Data supplied:
——————
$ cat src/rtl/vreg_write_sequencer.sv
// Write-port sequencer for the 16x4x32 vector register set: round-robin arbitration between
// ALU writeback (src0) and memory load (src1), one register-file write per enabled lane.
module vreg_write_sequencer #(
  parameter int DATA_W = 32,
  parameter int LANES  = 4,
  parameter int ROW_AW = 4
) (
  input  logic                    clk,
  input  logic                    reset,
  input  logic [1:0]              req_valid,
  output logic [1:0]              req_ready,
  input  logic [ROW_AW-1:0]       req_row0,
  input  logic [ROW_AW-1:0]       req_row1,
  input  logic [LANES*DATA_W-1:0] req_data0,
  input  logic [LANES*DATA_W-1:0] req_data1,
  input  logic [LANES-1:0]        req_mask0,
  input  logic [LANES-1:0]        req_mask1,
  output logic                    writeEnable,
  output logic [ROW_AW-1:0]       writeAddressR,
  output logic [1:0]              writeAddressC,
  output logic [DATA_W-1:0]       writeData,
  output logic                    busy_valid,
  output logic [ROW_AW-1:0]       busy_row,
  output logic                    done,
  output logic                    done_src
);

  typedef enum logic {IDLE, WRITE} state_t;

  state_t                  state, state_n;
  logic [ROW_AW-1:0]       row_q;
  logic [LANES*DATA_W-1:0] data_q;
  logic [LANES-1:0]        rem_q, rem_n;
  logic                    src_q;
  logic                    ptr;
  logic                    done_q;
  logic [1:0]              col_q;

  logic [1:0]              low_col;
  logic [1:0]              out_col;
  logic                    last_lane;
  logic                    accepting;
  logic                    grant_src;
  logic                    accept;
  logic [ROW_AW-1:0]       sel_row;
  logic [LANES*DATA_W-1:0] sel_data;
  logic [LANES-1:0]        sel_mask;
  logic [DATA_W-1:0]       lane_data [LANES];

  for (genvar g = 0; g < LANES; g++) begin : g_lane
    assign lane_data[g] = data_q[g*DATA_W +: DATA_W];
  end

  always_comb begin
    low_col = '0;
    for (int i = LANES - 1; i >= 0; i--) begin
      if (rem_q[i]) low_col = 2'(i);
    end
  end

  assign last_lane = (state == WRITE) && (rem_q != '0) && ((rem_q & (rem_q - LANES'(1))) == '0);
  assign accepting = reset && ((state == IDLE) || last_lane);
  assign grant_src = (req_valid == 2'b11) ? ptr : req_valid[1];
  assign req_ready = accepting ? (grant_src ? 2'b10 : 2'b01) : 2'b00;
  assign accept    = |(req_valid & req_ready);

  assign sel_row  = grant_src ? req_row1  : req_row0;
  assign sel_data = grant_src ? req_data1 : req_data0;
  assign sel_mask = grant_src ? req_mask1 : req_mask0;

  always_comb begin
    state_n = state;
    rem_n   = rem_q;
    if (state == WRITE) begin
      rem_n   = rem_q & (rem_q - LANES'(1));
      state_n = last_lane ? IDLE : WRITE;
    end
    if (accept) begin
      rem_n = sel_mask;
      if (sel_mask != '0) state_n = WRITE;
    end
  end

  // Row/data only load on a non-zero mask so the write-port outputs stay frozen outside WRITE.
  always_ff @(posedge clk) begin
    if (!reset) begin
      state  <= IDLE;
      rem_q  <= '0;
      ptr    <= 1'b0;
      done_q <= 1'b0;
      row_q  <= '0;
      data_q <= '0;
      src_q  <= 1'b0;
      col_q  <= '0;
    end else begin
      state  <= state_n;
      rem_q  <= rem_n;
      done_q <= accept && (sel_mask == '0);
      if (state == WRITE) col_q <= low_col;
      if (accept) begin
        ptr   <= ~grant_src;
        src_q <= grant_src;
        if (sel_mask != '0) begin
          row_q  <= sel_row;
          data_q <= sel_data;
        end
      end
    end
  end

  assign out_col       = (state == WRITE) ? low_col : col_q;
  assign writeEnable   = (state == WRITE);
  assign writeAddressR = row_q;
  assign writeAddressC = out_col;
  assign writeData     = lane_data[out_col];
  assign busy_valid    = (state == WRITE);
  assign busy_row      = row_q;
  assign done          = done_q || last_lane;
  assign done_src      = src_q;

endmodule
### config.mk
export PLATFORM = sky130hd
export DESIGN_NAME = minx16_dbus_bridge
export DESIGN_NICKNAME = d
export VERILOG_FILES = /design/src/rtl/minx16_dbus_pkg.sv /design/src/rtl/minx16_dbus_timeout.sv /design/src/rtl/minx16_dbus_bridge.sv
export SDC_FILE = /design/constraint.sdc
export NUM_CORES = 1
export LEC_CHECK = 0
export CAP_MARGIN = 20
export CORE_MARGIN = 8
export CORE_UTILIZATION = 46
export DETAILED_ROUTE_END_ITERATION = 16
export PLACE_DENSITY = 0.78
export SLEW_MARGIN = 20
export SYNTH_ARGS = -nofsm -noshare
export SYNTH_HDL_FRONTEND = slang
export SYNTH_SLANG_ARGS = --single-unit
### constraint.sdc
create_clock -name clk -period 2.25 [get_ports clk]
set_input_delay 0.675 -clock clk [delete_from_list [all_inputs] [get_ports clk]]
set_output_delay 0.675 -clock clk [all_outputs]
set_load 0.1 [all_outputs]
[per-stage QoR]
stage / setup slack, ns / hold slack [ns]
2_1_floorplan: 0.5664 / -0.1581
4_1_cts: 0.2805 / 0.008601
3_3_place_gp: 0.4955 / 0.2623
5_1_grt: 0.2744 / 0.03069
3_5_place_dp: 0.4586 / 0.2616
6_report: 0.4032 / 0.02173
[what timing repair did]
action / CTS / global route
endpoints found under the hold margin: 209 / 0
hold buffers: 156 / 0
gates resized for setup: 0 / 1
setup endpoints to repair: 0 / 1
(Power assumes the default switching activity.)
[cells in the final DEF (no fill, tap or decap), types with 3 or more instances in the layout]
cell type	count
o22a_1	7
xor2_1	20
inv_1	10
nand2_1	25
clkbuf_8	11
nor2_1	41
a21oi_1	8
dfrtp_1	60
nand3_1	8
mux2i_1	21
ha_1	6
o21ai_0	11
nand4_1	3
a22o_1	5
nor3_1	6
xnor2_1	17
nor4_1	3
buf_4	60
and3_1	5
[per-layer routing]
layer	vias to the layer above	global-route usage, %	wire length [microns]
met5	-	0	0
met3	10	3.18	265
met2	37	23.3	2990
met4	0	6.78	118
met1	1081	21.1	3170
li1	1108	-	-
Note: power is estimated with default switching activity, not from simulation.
——————
Across the records above, return every line that contains the word "stage".

Result of this task:
[per-stage QoR]
stage / setup slack, ns / hold slack [ns]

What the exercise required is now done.